Hepatic amyloidosis: a prevalence study and clinical characterization of a rare and severe disease

Abstract

Background and aim: amyloidosis is a systemic disease characterized by extracellular deposition of amyloid protein, most commonly in the heart and kidney. Hepatic amyloidosis is a rare form of presentation that ranges from mild hepatomegaly and altered liver biochemical tests to acute liver failure. The aims of this study were to evaluate the prevalence of amyloidosis in patients undergoing liver biopsy and describe its main clinical characteristics and prognostic impact. Methods: a retrospective analysis of all patients with a histological diagnosis of hepatic amyloidosis between January 2010 and December 2019 was performed. Results: seven patients were identified from a total of 1,773 liver biopsy procedures (0.4 %), with a female predominance (6/7) and median age of diagnosis of 62 years. The most common clinical manifestations included hepatomegaly (4/7), jaundice (2/7) and peripheral edema (2/7), whereas 3/7 patients were asymptomatic.
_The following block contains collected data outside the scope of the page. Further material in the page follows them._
==> src/rtl/clk_div_monitor_phase_check.sv <==
// Combinational tolerance compare for one measured phase.
// Ports:
//   i_cnt  : measured phase length in clk_in cycles
//   o_pass : high when |i_cnt - EXP_HALF| <= TOL
module phase_check #(
  parameter int CNT_W    = 5,
  parameter int EXP_HALF = 14,
  parameter int TOL      = 0
) (
  input  logic [CNT_W-1:0] i_cnt,
  output logic             o_pass
);

  localparam logic signed [CNT_W:0] EXP_S = (CNT_W+1)'(EXP_HALF);

  logic signed [CNT_W:0] w_diff;
  logic signed [CNT_W:0] w_abs;

  // The extra bit keeps the difference representable when the count is
  // shorter than expected, so the magnitude can be taken safely.
  always_comb begin
    w_diff = $signed({1'b0, i_cnt}) - EXP_S;
    w_abs  = w_diff[CNT_W] ? -w_diff : w_diff;
    o_pass = (int'(w_abs) <= TOL);
  end

endmodule

==> src/rtl/clk_div_monitor.sv <==
// Monitor for a divided clock generated in the clk_in domain.
// Measures every high and low phase of div_in in clk_in cycles, checks
// each against EXP_HALF +/- TOL, and reports lock and error status.
// Ports:
//   clk_in   : system clock, all logic on its rising edge
//   rst      : synchronous active-high reset
//   div_in   : divided clock under test (same clock domain)
//   locked   : high after LOCK_N consecutive good phase checks
//   err      : one-cycle pulse per failed check (mismatch or timeout)
//   high_len : last measured high-phase length
//   low_len  : last measured low-phase length
//   err_cnt  : failed-check count, saturating at 255
module clk_div_monitor
  import clk_mon_pkg::*;
#(
  parameter int EXP_HALF = EXP_HALF_DEF,
  parameter int TOL      = 0,
  parameter int LOCK_N   = LOCK_N_DEF,
  parameter int CNT_W    = $clog2(2*EXP_HALF+1)
) (
  input  logic                 clk_in,
  input  logic                 rst,
  input  logic                 div_in,
  output logic                 locked,
  output logic                 err,
  output logic [CNT_W-1:0]     high_len,
  output logic [CNT_W-1:0]     low_len,
  output logic [ERR_CNT_W-1:0] err_cnt
);

  localparam int GOOD_W = $clog2(LOCK_N+1);
  localparam logic [CNT_W-1:0]     CNT_ONE   = CNT_W'(1);
  localparam logic [CNT_W-1:0]     MAX_CNT   = CNT_W'(2*EXP_HALF);
  localparam logic [GOOD_W-1:0]    GOOD_ONE  = GOOD_W'(1);
  localparam logic [GOOD_W-1:0]    LOCK_V    = GOOD_W'(LOCK_N);
  localparam logic [GOOD_W-1:0]    LOCK_PRE  = GOOD_W'(LOCK_N-1);
  localparam logic [ERR_CNT_W-1:0] ERR_ONE   = ERR_CNT_W'(1);
  localparam logic [ERR_CNT_W-1:0] ERR_MAX   = '1;

  mon_state_t             r_state;
  logic                   r_divQ;
  logic                   r_primed;
  logic [CNT_W-1:0]       r_cnt;
  logic [GOOD_W-1:0]      r_goodCnt;
  logic                   r_locked;
  logic                   r_err;
  logic [CNT_W-1:0]       r_highLen;
  logic [CNT_W-1:0]       r_lowLen;
  logic [ERR_CNT_W-1:0]   r_errCnt;

  mon_state_t             w_nextState;
  logic [CNT_W-1:0]       w_nextCnt;
  logic                   w_rise;
  logic                   w_fall;
  logic                   w_pass;
  logic                   w_check;
  logic                   w_timeout;
  logic                   w_writeHigh;
  logic                   w_writeLow;

  // r_divQ is cleared by reset, so the first sample afterwards would look
  // like an edge whenever div_in happens to be high. r_primed masks edges
  // until r_divQ holds a real sample, which discards the interrupted phase.
  assign w_rise = r_primed &  div_in & ~r_divQ;
  assign w_fall = r_primed & ~div_in &  r_divQ;

  // One comparator serves both branches: whichever phase just ended is
  // the value sitting in r_cnt.
  phase_check #(
    .CNT_W    (CNT_W),
    .EXP_HALF (EXP_HALF),
    .TOL      (TOL)
  ) u_phaseCheck (
    .i_cnt  (r_cnt),
    .o_pass (w_pass)
  );

  // Next-state logic. An edge always wins over the timeout, and a timeout
  // abandons the measurement and waits for a fresh rising edge.
  always_comb begin
    w_nextState = r_state;
    w_nextCnt   = r_cnt;
    w_check     = 1'b0;
    w_timeout   = 1'b0;
    w_writeHigh = 1'b0;
    w_writeLow  = 1'b0;
    case (r_state)
      SYNC: begin
        w_nextCnt = '0;
        if (w_rise) begin
          w_nextState = HIGH;
          w_nextCnt   = CNT_ONE;
        end
      end
      HIGH: begin
        if (w_fall) begin
          w_check     = 1'b1;
          w_writeHigh = 1'b1;
          w_nextState = LOW;
          w_nextCnt   = CNT_ONE;
        end else if (r_cnt == MAX_CNT) begin
          w_timeout   = 1'b1;
          w_nextState = SYNC;
          w_nextCnt   = '0;
        end else begin
          w_nextCnt = r_cnt + CNT_ONE;
        end
      end
      LOW: begin
        if (w_rise) begin
          w_check     = 1'b1;
          w_writeLow  = 1'b1;
          w_nextState = HIGH;
          w_nextCnt   = CNT_ONE;
        end else if (r_cnt == MAX_CNT) begin
          w_timeout   = 1'b1;
          w_nextState = SYNC;
          w_nextCnt   = '0;
        end else begin
          w_nextCnt = r_cnt + CNT_ONE;
        end
      end
      default: begin
        w_nextState = SYNC;
        w_nextCnt   = '0;
      end
    endcase
  end

  // State, counters and registered status outputs. Lock is granted on the
  // check that brings the good count to LOCK_N; any failure drops it.
  always_ff @(posedge clk_in) begin
    if (rst) begin
      r_state   <= SYNC;
      r_divQ    <= 1'b0;
      r_primed  <= 1'b0;
      r_cnt     <= '0;
      r_goodCnt <= '0;
      r_locked  <= 1'b0;
      r_err     <= 1'b0;
      r_highLen <= '0;
      r_lowLen  <= '0;
      r_errCnt  <= '0;
    end else begin
      r_state  <= w_nextState;
      r_divQ   <= div_in;
      r_primed <= 1'b1;
      r_cnt    <= w_nextCnt;
      r_err    <= 1'b0;
      if (w_writeHigh) r_highLen <= r_cnt;
      if (w_writeLow)  r_lowLen  <= r_cnt;
      if (w_check && w_pass) begin
        if (r_goodCnt != LOCK_V) r_goodCnt <= r_goodCnt + GOOD_ONE;
        if (r_goodCnt >= LOCK_PRE) r_locked <= 1'b1;
      end else if (w_check || w_timeout) begin
        r_err     <= 1'b1;
        r_locked  <= 1'b0;
        r_goodCnt <= '0;
        if (r_errCnt != ERR_MAX) r_errCnt <= r_errCnt + ERR_ONE;
      end
    end
  end

  assign locked   = r_locked;
  assign err      = r_err;
  assign high_len = r_highLen;
  assign low_len  = r_lowLen;
  assign err_cnt  = r_errCnt;

endmodule

==> config.mk <==
export PLATFORM = sky130hd
export DESIGN_NAME = clk_div_monitor
export DESIGN_NICKNAME = d
export VERILOG_FILES = /design/src/rtl/clk_mon_pkg.sv /design/src/rtl/clk_div_monitor_phase_check.sv /design/src/rtl/clk_div_monitor.sv
export SDC_FILE = /design/constraint.sdc
export NUM_CORES = 1
export LEC_CHECK = 0
export BUFFER_PORTS_ARGS = -buffer_cell sky130_fd_sc_hd__buf_2
export CORE_UTILIZATION = 40
export DETAILED_ROUTE_END_ITERATION = 8
export MAX_ROUTING_LAYER = met4
export PLACE_DENSITY = 0.58
export SETUP_SLACK_MARGIN = 0.1
export SYNTH_ARGS = -nofsm -noshare
export SYNTH_HDL_FRONTEND = slang
export SYNTH_SLANG_ARGS = --single-unit
export TNS_END_PERCENT = 10
==> constraint.sdc <==
create_clock -name clk_in -period 1.8 [get_ports clk_in]
set_input_delay 0.54 -clock clk_in [delete_from_list [all_inputs] [get_ports clk_in]]
set_output_delay 0.54 -clock clk_in [all_outputs]
set_load 0.05 [all_outputs]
Every patient presented abnormalities in liver biochemical tests, more commonly cholestasis (6/7), but also cytolysis (4/7) or hyperbilirubinemia (2/7). Abnormal imaging findings included hepatomegaly, steatosis or parenchymal heterogeneity. In most patients (5/7), other organs were involved, most commonly with nephrotic syndrome (3/7) and infiltrative cardiomyopathy (3/7). The most common type was AA amyloidosis (3/7) followed by AL amyloidosis (2/7). The one-year mortality rate was 43 % and the median survival was 24 months. Conclusions: we report a low prevalence (0.4 %) of amyloidosis among patients undergoing liver biopsy. Although rare, hepatic amyloidosis is associated with a dismal prognosis and a high index of suspicion is crucial to achieve an early diagnosis.